Das erste Mal, dass ich vom Äi-Tiem hörte, war 1993 auf der Soundtrax zum Untergang 9III-Compilation, auf der 20 Zoll Mann in einer Live-Version enthalten war, die ich mir auch heute noch regelmäßig gebe, so geil ist sie. 1995 erschien Wenn hier einer schießt, dann bin ich das, für mich das erste Rap-Album aus Deutschland, mit dem ich richtig was anfangen konnte – mit aktualisierten Versionen von Du kannst Nix (= Kleina Wixa) und dem legendären Fot#en Rap, außerdem war Def Benski Obiwahn mittlerweile als Rapper dazugestoßen. Ignorante Texte, prollige Attitüde, Pornofilm-Samples – FotzenRap statt DeutschRap eben, das war das, was ich hören wollte. Ich habe dieses Album geliebt und liebe es noch immer. Das Äi-Tiem war wie die 2 Live Crew auf Deutsch, nur mit mehr Gewalt in den Lyrics (und politische Tracks hatten sie tatsächlich auch noch). Genau die richtige Mischung, um ein Album indizieren zu lassen, und so dürfte Wenn hier einer schießt… kurz nach Release nur noch in einer roten Papphülle mit Ab 18-Label verkauft werden. 10 Jahre, bevor sich die ersten DeutschRapper der Aggro-Generation mit ihren Indizierungen brüsteten, als wären es Goldmedaillen.

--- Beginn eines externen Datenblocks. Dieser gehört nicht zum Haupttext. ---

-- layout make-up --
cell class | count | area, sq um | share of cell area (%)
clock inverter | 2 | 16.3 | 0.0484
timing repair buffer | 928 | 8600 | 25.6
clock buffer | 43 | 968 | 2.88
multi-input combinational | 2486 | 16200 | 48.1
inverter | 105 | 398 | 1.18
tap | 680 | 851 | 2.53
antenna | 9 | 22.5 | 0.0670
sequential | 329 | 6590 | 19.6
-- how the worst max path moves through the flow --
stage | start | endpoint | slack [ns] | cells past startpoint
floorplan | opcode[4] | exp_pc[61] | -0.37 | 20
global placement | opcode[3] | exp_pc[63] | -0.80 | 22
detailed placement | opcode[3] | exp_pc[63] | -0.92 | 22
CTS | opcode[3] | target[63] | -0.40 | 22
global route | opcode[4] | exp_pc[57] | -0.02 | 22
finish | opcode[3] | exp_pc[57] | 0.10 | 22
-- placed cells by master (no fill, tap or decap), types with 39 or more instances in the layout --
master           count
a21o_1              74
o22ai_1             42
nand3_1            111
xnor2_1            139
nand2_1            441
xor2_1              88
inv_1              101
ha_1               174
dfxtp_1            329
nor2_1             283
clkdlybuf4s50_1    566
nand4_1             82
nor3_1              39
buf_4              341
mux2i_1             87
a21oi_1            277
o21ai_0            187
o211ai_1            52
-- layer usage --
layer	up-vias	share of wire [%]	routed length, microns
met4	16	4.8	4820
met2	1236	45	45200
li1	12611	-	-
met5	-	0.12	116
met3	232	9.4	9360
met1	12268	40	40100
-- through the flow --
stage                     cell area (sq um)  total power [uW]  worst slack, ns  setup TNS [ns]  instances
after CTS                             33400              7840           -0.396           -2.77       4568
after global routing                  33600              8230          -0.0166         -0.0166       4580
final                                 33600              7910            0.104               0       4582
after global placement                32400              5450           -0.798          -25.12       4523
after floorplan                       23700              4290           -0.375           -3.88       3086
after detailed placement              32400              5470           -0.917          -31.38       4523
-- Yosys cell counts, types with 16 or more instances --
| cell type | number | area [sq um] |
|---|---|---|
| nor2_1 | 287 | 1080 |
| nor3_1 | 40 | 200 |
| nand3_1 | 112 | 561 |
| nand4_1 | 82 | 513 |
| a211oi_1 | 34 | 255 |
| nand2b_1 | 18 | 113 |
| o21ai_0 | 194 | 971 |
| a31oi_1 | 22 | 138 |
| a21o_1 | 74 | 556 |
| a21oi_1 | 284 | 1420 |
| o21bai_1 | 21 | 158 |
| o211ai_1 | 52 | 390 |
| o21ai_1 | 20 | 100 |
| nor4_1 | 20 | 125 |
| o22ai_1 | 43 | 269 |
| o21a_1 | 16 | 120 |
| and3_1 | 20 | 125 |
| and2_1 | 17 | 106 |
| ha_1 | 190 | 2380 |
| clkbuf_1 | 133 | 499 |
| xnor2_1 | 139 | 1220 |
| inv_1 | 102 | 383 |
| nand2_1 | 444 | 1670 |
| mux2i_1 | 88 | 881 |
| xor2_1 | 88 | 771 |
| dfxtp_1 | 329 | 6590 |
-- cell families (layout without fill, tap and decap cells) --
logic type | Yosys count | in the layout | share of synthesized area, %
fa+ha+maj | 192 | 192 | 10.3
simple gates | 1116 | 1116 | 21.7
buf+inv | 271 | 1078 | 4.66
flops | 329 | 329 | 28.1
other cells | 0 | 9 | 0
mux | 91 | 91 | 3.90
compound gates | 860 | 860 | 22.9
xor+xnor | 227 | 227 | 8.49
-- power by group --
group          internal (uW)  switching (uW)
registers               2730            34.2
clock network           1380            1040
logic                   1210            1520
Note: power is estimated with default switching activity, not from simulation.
--- config.mk ---
export PLATFORM = sky130hd
export DESIGN_NAME = current_adc_sampler
export DESIGN_NICKNAME = d
export VERILOG_FILES = /design/src/rtl/current_adc_sampler.sv
export SDC_FILE = /design/constraint.sdc
export NUM_CORES = 1
export LEC_CHECK = 0
export CAP_MARGIN = 20
export CORE_AREA = 8 8 78 80
export CTS_CLUSTER_SIZE = 10
export DETAILED_ROUTE_END_ITERATION = 8
export DIE_AREA = 0 0 86 88
export GPL_ROUTABILITY_DRIVEN = 0
export PLACE_DENSITY_LB_ADDON = 0.08
export RECOVER_POWER = 25
export SYNTH_ARGS = -nofsm -noshare
export SYNTH_HDL_FRONTEND = slang
export SYNTH_SLANG_ARGS = --single-unit
--- constraint.sdc ---
create_clock -name clk -period 2.4 [get_ports clk]
set_clock_uncertainty 0.15 [all_clocks]
set_input_delay 0.36 -clock clk [delete_from_list [all_inputs] [get_ports clk]]
set_output_delay 0.36 -clock clk [all_outputs]
set_load 0.005 [all_outputs]
File: config.mk
export PLATFORM = sky130hd
export DESIGN_NAME = p_ex_mem_stage
export DESIGN_NICKNAME = d
export VERILOG_FILES = /design/src/rtl/p_ex_mem_stage.sv
export SDC_FILE = /design/constraint.sdc
export NUM_CORES = 1
export LEC_CHECK = 0
export BUFFER_PORTS_ARGS = -buffer_cell sky130_fd_sc_hd__buf_2
export CORE_MARGIN = 8
export CORE_UTILIZATION = 59
export CTS_BUF_LIST = sky130_fd_sc_hd__clkbuf_4
export DETAILED_ROUTE_END_ITERATION = 8
export PLACE_DENSITY = 0.91
export SYNTH_ARGS = -nofsm -noshare
export SYNTH_HDL_FRONTEND = slang
export SYNTH_SLANG_ARGS = --single-unit
export TNS_END_PERCENT = 50
File: constraint.sdc
create_clock -name clk -period 5.8 [get_ports clk]
set_input_delay 1.16 -clock clk [delete_from_list [all_inputs] [get_ports clk]]
set_output_delay 1.16 -clock clk [all_outputs]
set_load 0.02 [all_outputs]
## src/rtl/mem_access_unit.sv

```systemverilog
// MEM-stage load/store sequencer. Loads are sign/zero extended. The data
// memory only writes whole words, so byte and half stores are read-modify-write.
module mem_access_unit #(
    parameter int ADDR_W = 32
) (
    input  logic              clk,
    input  logic              rst_n,
    input  logic              req_valid,
    output logic              req_ready,
    input  logic              req_we,
    input  logic [2:0]        req_funct3,
    input  logic [ADDR_W-1:0] req_addr,
    input  logic [31:0]       req_wdata,
    output logic              resp_valid,
    output logic [31:0]       resp_rdata,
    output logic              resp_err,
    output logic              stall,
    output logic              mem_MemWrite,
    output logic [ADDR_W-1:0] mem_addr,
    output logic [31:0]       mem_din,
    input  logic [31:0]       mem_dout
);

    typedef enum logic [2:0] {
        S_IDLE, S_LOAD, S_STORE, S_RMW_RD, S_RMW_WR, S_RESP
    } state_t;

    state_t            r_state, w_next;
    logic              r_we_q;
    logic [2:0]        r_funct3_q;
    logic [ADDR_W-1:0] r_addr_q;
    logic [31:0]       r_wdata_q;
    logic [31:0]       r_old_q;
    logic [31:0]       r_rdata_q;
    logic              r_err_q;

    logic              w_accept;
    logic              w_illegal;
    logic [31:0]       w_ext;
    logic [31:0]       w_merge;

    assign w_accept   = req_valid && (r_state == S_IDLE);
    assign mem_addr   = r_addr_q;
    assign resp_rdata = r_rdata_q;
    assign resp_err   = r_err_q;
    assign stall      = ((r_state != S_IDLE) && (r_state != S_RESP)) ||
                        ((r_state == S_IDLE) && req_valid);

    // Decode the incoming request for an illegal funct3.
    always_comb begin
        w_illegal = 1'b0;
        if (req_we)
            w_illegal = !(req_funct3 inside {3'b000, 3'b001, 3'b010});
        else
            w_illegal = !(req_funct3 inside {3'b000, 3'b001, 3'b010, 3'b100, 3'b101});
    end

    // Load extension and sub-word merge for the RMW write.
    always_comb begin
        w_ext = 32'h0;
        case (r_funct3_q)
            3'b000:  w_ext = {{24{mem_dout[7]}}, mem_dout[7:0]};
            3'b001:  w_ext = {{16{mem_dout[15]}}, mem_dout[15:0]};
            3'b010:  w_ext = mem_dout;
            3'b100:  w_ext = {24'h0, mem_dout[7:0]};
            3'b101:  w_ext = {16'h0, mem_dout[15:0]};
            default: w_ext = 32'h0;
        endcase
        w_merge = (r_funct3_q == 3'b000) ? {r_old_q[31:8],  r_wdata_q[7:0]}
                                          : {r_old_q[31:16], r_wdata_q[15:0]};
    end

    // Next-state logic and per-state outputs.
    always_comb begin
        w_next       = r_state;
        req_ready    = 1'b0;
        resp_valid   = 1'b0;
        mem_MemWrite = 1'b0;
        mem_din      = 32'h0;
        case (r_state)
            S_IDLE: begin
                req_ready = 1'b1;
                if (req_valid) begin
                    if (w_illegal)                  w_next = S_RESP;
                    else if (!req_we)               w_next = S_LOAD;
                    else if (req_funct3 == 3'b010)  w_next = S_STORE;
                    else                            w_next = S_RMW_RD;
                end
            end
            S_LOAD:   w_next = S_RESP;
            S_STORE: begin
                mem_MemWrite = 1'b1;
                mem_din      = r_wdata_q;
                w_next       = S_RESP;
            end
            S_RMW_RD: w_next = S_RMW_WR;
            S_RMW_WR: begin
                mem_MemWrite = 1'b1;
                mem_din      = w_merge;
                w_next       = S_RESP;
            end
            S_RESP: begin
                resp_valid = 1'b1;
                w_next     = S_IDLE;
            end
            default:  w_next = S_IDLE;
        endcase
    end

    // State register, request capture and response registers.
    // rdata/err change only when a response is about to be presented.
    always_ff @(posedge clk or negedge rst_n) begin
        if (!rst_n) begin
            r_state    <= S_IDLE;
            r_we_q     <= 1'b0;
            r_funct3_q <= 3'b0;
            r_addr_q   <= '0;
            r_wdata_q  <= 32'h0;
            r_old_q    <= 32'h0;
            r_rdata_q  <= 32'h0;
            r_err_q    <= 1'b0;
        end else begin
            r_state <= w_next;
            if (w_accept) begin
                r_we_q     <= req_we;
                r_funct3_q <= req_funct3;
                r_addr_q   <= req_addr;
                r_wdata_q  <= req_wdata;
                if (w_illegal) begin
                    r_rdata_q <= 32'h0;
                    r_err_q   <= 1'b1;
                end
            end
            case (r_state)
                S_LOAD: begin
                    r_rdata_q <= w_ext;
                    r_err_q   <= 1'b0;
                end
                S_STORE, S_RMW_WR: begin
                    r_rdata_q <= 32'h0;
                    r_err_q   <= 1'b0;
                end
                S_RMW_RD: r_old_q <= mem_dout;
                default: ;
            endcase
        end
    end

endmodule

```

## config.mk

```make
export PLATFORM = sky130hd
export DESIGN_NAME = mem_access_unit
export DESIGN_NICKNAME = d
export VERILOG_FILES = /design/src/rtl/mem_access_unit.sv
export SDC_FILE = /design/constraint.sdc
export NUM_CORES = 1
export LEC_CHECK = 0
export CORE_AREA = 3 3 138 100
export DETAILED_ROUTE_END_ITERATION = 12
export DIE_AREA = 0 0 141 103
export PLACE_DENSITY = 0.8
export SLEW_MARGIN = 10
export SYNTH_ARGS = -nofsm -noshare
export SYNTH_HDL_FRONTEND = slang
export SYNTH_SLANG_ARGS = --single-unit
```

## constraint.sdc

```tcl
create_clock -name clk -period 2.52 [get_ports clk]
set_clock_uncertainty 0.2 [all_clocks]
set_input_delay 0.504 -clock clk [delete_from_list [all_inputs] [get_ports clk]]
set_output_delay 0.504 -clock clk [all_outputs]
set_load 0.01 [all_outputs]
```

==> results.sh <==
export IMPL_crit_arrival_ps=1970
export IMPL_wl_per_cell_microns=19.3
export IMPL_cp_end_kind="primary output"
export IMPL_ys_ff_latch=127
export IMPL_finalPower_mw=10.8
export IMPL_cts_root_buf="clkbuf_16"
export IMPL_wl_met2_microns=7180
export IMPL_max_slew_margin_rel_pct=60.7
export IMPL_cp_max_fo=3
export IMPL_critPathLaunchType="flip-flop"
export IMPL_yosysSeqAreaShare_pct=56.2
export IMPL_wirelength_microns=15700
export IMPL_fp_dieW_microns=141
export IMPL_dr_pass1_iters=4
export IMPL_io_pins=204
export IMPL_diodes=0
export IMPL_status="finished with violations"
export IMPL_synthFlopType="dfrtp_1"
export IMPL_clk_pin_slew_ps=60
export IMPL_path_class="reg -> out"
export IMPL_clock_fmax_ghz=0.374
export IMPL_drt_iter0_drc=233
export IMPL_wl_met3_microns=1360
export IMPL_fin_crit_ps=2670
export IMPL_grt_util_all_layers_pct=22.1
export IMPL_final_area_sq_um=8710
export IMPL_grt_max_degree=58
export IMPL_num_rows=34
export IMPL_h_tree_depth=4
export IMPL_slew_viol_final=0
export IMPL_rsz0062_at_grt="true"
export IMPL_cts_buffers=17
export IMPL_nFillCells=860
export IMPL_tightest_slew_ps=590
export IMPL_grt_overflow=0
export IMPL_finalNetCount=741
export IMPL_min_path_type="reg -> reg"
export IMPL_clock_latency_ps=400
export IMPL_ant_nets=0
export IMPL_dp_hpwl_microns=11000
export IMPL_synth_cell_type_count=37
export IMPL_top_layer="met4"
export IMPL_clock_sinks=127
export IMPL_powerDensity_nw_per_um2=1240
export IMPL_ir_drop_uv=635
export IMPL_initial_core_util_pct=45.4
export IMPL_vias_per_cell=5.40
export IMPL_antenna_found_initial=0
export IMPL_maxCapViolations=0
export IMPL_grt_pass1_wl_microns=25100
export IMPL_regArea_sq_um=3180
export IMPL_finalSetupViolations=8
export IMPL_first_global_vias=4679
export IMPL_drc=0
export IMPL_synth_nets=523
export IMPL_multi_input_area_sq_um=2360
export IMPL_die_height_microns=103
export IMPL_ys_async_sr_fraction_pct=100
export IMPL_finalCritPeriodShare_pct=106
export IMPL_preCtsSetupSlack_ps=-33.1
export IMPL_syn_avg_cell_area_sq_um=13.5
export IMPL_wl_met1_microns=7010
export IMPL_drive_above_1_share_pct=25.8
export IMPL_power_leakage_nw=3.75
export IMPL_core_sq_um=12500
export IMPL_place_area_sq_um=7950
export IMPL_hold_viol=0
export IMPL_areaGrowthSynthToFinish_pct=54.1
export IMPL_synth_edf_count=0
export IMPL_postLayoutSetupSlackWorst_ps=-154
export IMPL_whs_ps=281
export IMPL_clockBufferDepth=2
export IMPL_yosys_warnings=0
export IMPL_vias=4392
export IMPL_cp_required_ps=1820
export IMPL_fp_dieArea_sq_um=14500
export IMPL_netlist_instances=420
export IMPL_io_buffers=203
export IMPL_gp_congestion=0.846
export IMPL_violations="setup timing"
export IMPL_synth_area_sq_um=5650
export IMPL_cts_tree="built"
[power breakdown]
part           switching, mW  total [mW]  internal, mW  leakage, nW
clock network          0.904        2.74          1.84        0.315
registers              0.566        3.56          3.00         1.56
logic                   2.02        4.54          2.52         1.88
total                   3.49        10.8          7.36         3.75
[cells by family (layout without fill, tap and decap cells)]
logic type | Yosys count | in the layout | synth area share (%)
buf+inv | 41 | 271 | 3.30
simple gates | 43 | 43 | 4.49
compound gates | 93 | 94 | 13.5
xor+xnor | 1 | 1 | 0.155
mux | 115 | 115 | 22.4
flops | 127 | 127 | 56.2
[critical path, stage by stage (launching register included)]
cell,delay [ps]
dfrtp_1,380
or3_4,420
nor3_4,200
buf_6,150
buf_6,90
buf_6,80
a32o_1,120
buf_2,130
[what timing repair did]
action	4_1_cts	5_1_grt
gates resized for setup	87	14
endpoints found under the hold margin	55	0
endpoints found under the setup margin	36	16
buffers inserted	6	2
hold buffers	1	0
gates cloned	0	1
pin swaps	4	3
[through the flow]
| step | instances | TNS (ps) | utilization [%] |
|---|---|---|---|
| after detailed placement | 771 | -253 | 63.8 |
| after CTS | 810 | -865 | 69.6 |
| after global placement | 771 | 0 | 63.8 |
| after floorplan | 420 | 0 | - |
| after global routing | 813 | -1480 | 69.9 |
| final | 813 | -772 | 69.9 |
[layout make-up]
| cell class | instances | share of cell area, % |
|---|---|---|
| repair buffers | 236 | 26.1 |
| flip-flops and latches | 127 | 36.5 |
| well taps | 162 | 2.33 |
| clock inverters | 12 | 2.37 |
| multi-input cells | 253 | 27.1 |
| clock buffers | 20 | 5.36 |
| inverters | 3 | 0.129 |
[cells in the mapped netlist, types with 2 or more instances]
cell type | n | share of area (%)
a21oi_1 | 3 | 0.27
a22oi_1 | 16 | 2.1
a32o_1 | 40 | 7.1
and2_1 | 10 | 1.1
buf_1 | 4 | 0.27
buf_2 | 17 | 1.5
buf_4 | 3 | 0.40
clkbuf_1 | 14 | 0.93
dfrtp_1 | 127 | 56
inv_1 | 2 | 0.13
mux2_1 | 19 | 3.8
mux2_2 | 72 | 14
mux2i_1 | 24 | 4.2
nand2_1 | 2 | 0.13
nand3b_1 | 2 | 0.27
nor2_1 | 17 | 1.1
nor2b_1 | 3 | 0.33
o21a_1 | 3 | 0.40
o21ai_0 | 18 | 1.6
o2bb2ai_1 | 7 | 1.1
[flip-flops by register name, indices dropped and copies added (netlist names)]
register / count
r_state: 3
resp_err: 1
r_funct3_q: 3
r_old_q: 24
resp_rdata: 32
r_wdata_q: 32
mem_addr: 32
[final timing paths]
check	from	end	slack (ps)	cells past startpoint
max	r_funct3_q[2]$_DFFE_PN0P_	mem_din[15]	-150	7
min	r_wdata_q[4]$_DFFE_PN0P_	r_wdata_q[4]$_DFFE_PN0P_	280	1
max reg2reg	r_state[0]$_DFFE_PN0P_	resp_rdata[18]$_DFFE_PN0P_	370	4
min reg2reg	r_wdata_q[4]$_DFFE_PN0P_	r_wdata_q[4]$_DFFE_PN0P_	280	1
max in group asynchronous	rst_n	resp_rdata[26]$_DFFE_PN0P_	960	3
min in group asynchronous	rst_n	mem_addr[4]$_DFFE_PN0P_	440	2
[placed cells by master (no fill, tap or decap), types with 8 or more instances in the layout]
master           count
mux2_1              19
a22oi_1             16
clkbuf_16           17
mux2i_1             24
dlygate4sd2_1       18
o21ai_0             18
buf_2                8
a32o_1              40
dfrtp_1            125
and2_1              10
mux2_2              72
nor2_1              16
clkdlybuf4s50_1    166
buf_4               22
[metal layers]
layer  track usage, %  up-vias
li1                 -     2015
met1             29.1     2178
met2             35.4      186
met3             7.88       13
met4             5.73        0
met5                0        -
(Power assumes the default switching activity.)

„Wenn hier einer schiesst….“ vom Äi-Tiem- vorher und nachher

So, auch das musste ich loswerden. Advanced-Chemistry-Fanta4-Vergleiche kritisieren – check, dabei AC und Fanta 4 vergleichen – check, und am Ende noch das Äi-Tiem als die wahren DeutschRap-Pioniere krönen – check. Grüße gehen raus nach Porz, und der nächste, der die 25 besten Deutschrap-Stücke präsentiert und Fot#en Rap unterschlägt, den jagt Hans Solo mit dem BMX die Klippe runter.

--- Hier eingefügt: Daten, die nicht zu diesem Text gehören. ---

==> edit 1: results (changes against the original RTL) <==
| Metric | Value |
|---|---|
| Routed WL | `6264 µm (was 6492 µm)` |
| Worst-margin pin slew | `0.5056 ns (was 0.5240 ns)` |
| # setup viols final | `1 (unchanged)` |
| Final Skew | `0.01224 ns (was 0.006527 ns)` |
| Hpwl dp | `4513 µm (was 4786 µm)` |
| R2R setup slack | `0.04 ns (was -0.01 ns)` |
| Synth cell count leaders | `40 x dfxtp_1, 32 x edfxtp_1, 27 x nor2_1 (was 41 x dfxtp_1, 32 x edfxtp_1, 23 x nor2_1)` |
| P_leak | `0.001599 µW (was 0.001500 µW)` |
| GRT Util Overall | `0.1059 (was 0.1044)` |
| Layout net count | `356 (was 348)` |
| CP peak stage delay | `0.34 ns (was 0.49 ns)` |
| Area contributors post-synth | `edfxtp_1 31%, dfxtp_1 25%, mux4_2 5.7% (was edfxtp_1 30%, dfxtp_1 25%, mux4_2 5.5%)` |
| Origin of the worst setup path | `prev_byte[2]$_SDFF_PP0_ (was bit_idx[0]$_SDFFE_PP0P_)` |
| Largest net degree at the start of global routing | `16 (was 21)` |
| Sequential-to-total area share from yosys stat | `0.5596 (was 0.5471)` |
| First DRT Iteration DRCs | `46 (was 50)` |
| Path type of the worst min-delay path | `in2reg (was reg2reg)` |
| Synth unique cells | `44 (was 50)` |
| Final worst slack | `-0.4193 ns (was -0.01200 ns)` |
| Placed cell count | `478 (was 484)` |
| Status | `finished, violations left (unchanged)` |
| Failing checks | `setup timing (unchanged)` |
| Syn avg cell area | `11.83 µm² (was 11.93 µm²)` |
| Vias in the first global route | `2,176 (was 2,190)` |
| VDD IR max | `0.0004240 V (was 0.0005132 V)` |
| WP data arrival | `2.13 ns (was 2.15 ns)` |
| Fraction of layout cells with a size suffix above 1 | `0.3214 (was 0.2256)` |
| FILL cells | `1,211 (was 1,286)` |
File: src/rtl/fpu_writeback.sv
// Float register file writeback: merges never-stalling pipe results with buffered multi-cycle results,
// tracks busy destinations for decode stalls and accumulates sticky IEEE flags.
module fpu_writeback #(
  parameter int XLEN          = 32,
  parameter int LOG2_FRF_SIZE = 5,
  parameter int MC_FIFO_DEPTH = 2
) (
  input  logic                     clk,
  input  logic                     rst_n,
  input  logic                     pipe_valid,
  input  logic [LOG2_FRF_SIZE-1:0] pipe_rd,
  input  logic [XLEN-1:0]          pipe_data,
  input  logic [4:0]               pipe_flags,
  input  logic                     mc_valid,
  output logic                     mc_ready,
  input  logic [LOG2_FRF_SIZE-1:0] mc_rd,
  input  logic [XLEN-1:0]          mc_data,
  input  logic [4:0]               mc_flags,
  input  logic                     issue_valid,
  input  logic [LOG2_FRF_SIZE-1:0] issue_rd,
  input  logic [LOG2_FRF_SIZE-1:0] dec_rs1,
  input  logic [LOG2_FRF_SIZE-1:0] dec_rs2,
  input  logic [LOG2_FRF_SIZE-1:0] dec_rd,
  output logic                     hazard,
  output logic                     FRegWrite,
  output logic [LOG2_FRF_SIZE-1:0] frf_rd,
  output logic [XLEN-1:0]          frf_data,
  input  logic                     fflags_we,
  input  logic [4:0]               fflags_wdata,
  output logic [4:0]               fflags
);

  localparam int NREGS = 1 << LOG2_FRF_SIZE;

  typedef struct packed {
    logic [LOG2_FRF_SIZE-1:0] rd;
    logic [XLEN-1:0]          data;
    logic [4:0]               flags;
  } mc_entry_t;

  mc_entry_t        fifo_mem [2];
  logic             head_ptr;
  logic             tail_ptr;
  logic [1:0]       count;
  logic [NREGS-1:0] busy;
  logic [NREGS-1:0] busy_nxt;
  mc_entry_t        head;
  logic             push;
  logic             pop;
  logic [4:0]       commit_flags;
  logic [4:0]       fflags_base;

  // Full is judged on registered occupancy only, so a pop never frees a slot in the same cycle.
  assign mc_ready = (count != 2'(MC_FIFO_DEPTH));
  assign push     = mc_valid & mc_ready;
  assign head     = fifo_mem[head_ptr];
  assign pop      = ~pipe_valid & (count != 2'd0);
  assign hazard   = busy[dec_rs1] | busy[dec_rs2] | busy[dec_rd];

  always_comb begin
    busy_nxt = busy;
    if (pop)         busy_nxt[head.rd]  = 1'b0;
    if (issue_valid) busy_nxt[issue_rd] = 1'b1;
  end

  always_comb begin
    commit_flags = 5'd0;
    if (pipe_valid) commit_flags = pipe_flags;
    else if (pop)   commit_flags = head.flags;
    fflags_base = fflags_we ? fflags_wdata : fflags;
  end

  always_ff @(posedge clk) begin
    if (push) fifo_mem[tail_ptr] <= '{rd: mc_rd, data: mc_data, flags: mc_flags};
  end

  always_ff @(posedge clk or negedge rst_n) begin
    if (!rst_n) begin
      head_ptr <= 1'b0;
      tail_ptr <= 1'b0;
      count    <= 2'd0;
    end else begin
      if (push) tail_ptr <= ~tail_ptr;
      if (pop)  head_ptr <= ~head_ptr;
      case ({push, pop})
        2'b10:   count <= count + 2'd1;
        2'b01:   count <= count - 2'd1;
        default: count <= count;
      endcase
    end
  end

  always_ff @(posedge clk or negedge rst_n) begin
    if (!rst_n) begin
      FRegWrite <= 1'b0;
      frf_rd    <= '0;
      frf_data  <= '0;
      fflags    <= 5'd0;
      busy      <= '0;
    end else begin
      busy   <= busy_nxt;
      fflags <= fflags_base | commit_flags;
      if (pipe_valid) begin
        FRegWrite <= 1'b1;
        frf_rd    <= pipe_rd;
        frf_data  <= pipe_data;
      end else if (pop) begin
        FRegWrite <= 1'b1;
        frf_rd    <= head.rd;
        frf_data  <= head.data;
      end else begin
        FRegWrite <= 1'b0;
      end
    end
  end

endmodule
--- config.mk ---
export PLATFORM = sky130hd
export DESIGN_NAME = prefix_sub_flat
export DESIGN_NICKNAME = d
export VERILOG_FILES = /design/src/rtl/prefix_sub_if.sv /design/src/rtl/prefix_sub.sv /design/src/flat_wrapper.sv
export SDC_FILE = /design/constraint.sdc
export NUM_CORES = 1
export LEC_CHECK = 0
export ABC_AREA = 1
export BUFFER_PORTS_ARGS = -buffer_cell sky130_fd_sc_hd__clkbuf_2
export CAP_MARGIN = 20
export CORE_UTILIZATION = 40
export CTS_CLUSTER_SIZE = 28
export DETAILED_ROUTE_END_ITERATION = 12
export PLACE_DENSITY = 0.67
export SYNTH_ARGS = -nofsm -noshare
export SYNTH_HDL_FRONTEND = slang
export SYNTH_SLANG_ARGS = --single-unit
export TNS_END_PERCENT = 1
--- constraint.sdc ---
create_clock -name clk -period 11.97 [get_ports clk]
set_clock_uncertainty 0.2 [all_clocks]
set_input_delay 0.5985 -clock clk [delete_from_list [all_inputs] [get_ports clk]]
set_output_delay 0.5985 -clock clk [all_outputs]
set_load 0.02 [all_outputs]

4 Gedanken zu “Deutscher Rap im Jahr 1992: Fremd im eigenen Land, Fanta 4 und Fot#en-Rap

  1. Hi,
    Punk der alten Stunde, langjähriger Weggefährte von Frank muss sagen, genau richtig. Ich mochte die Fantas auch immer. Sie haben halt anders gewirkt und es ausgelebt. Muss man auch können, dürfen, wollen. Advance Chemistry waren mir immer so gefangen, in einer banalen Performance und auch die Texte mochte ich und die waren auch cool, aber nicht rotzig.
    Schön geschrieben.

  2. PS: Zu dem Pionierding: Laut Wikipedia haben die Flowmatics (prä-Hörzu) 1990 ein Tape namens „Gesemmelte Werke“ rausgebracht. Keine Ahnung, ob das Jahr stimmt. Keine Ahnung, ob das deutschsprachigerRap drauf ist, könnte man aber bei dem Titel annehmen. Wäre mal interessant.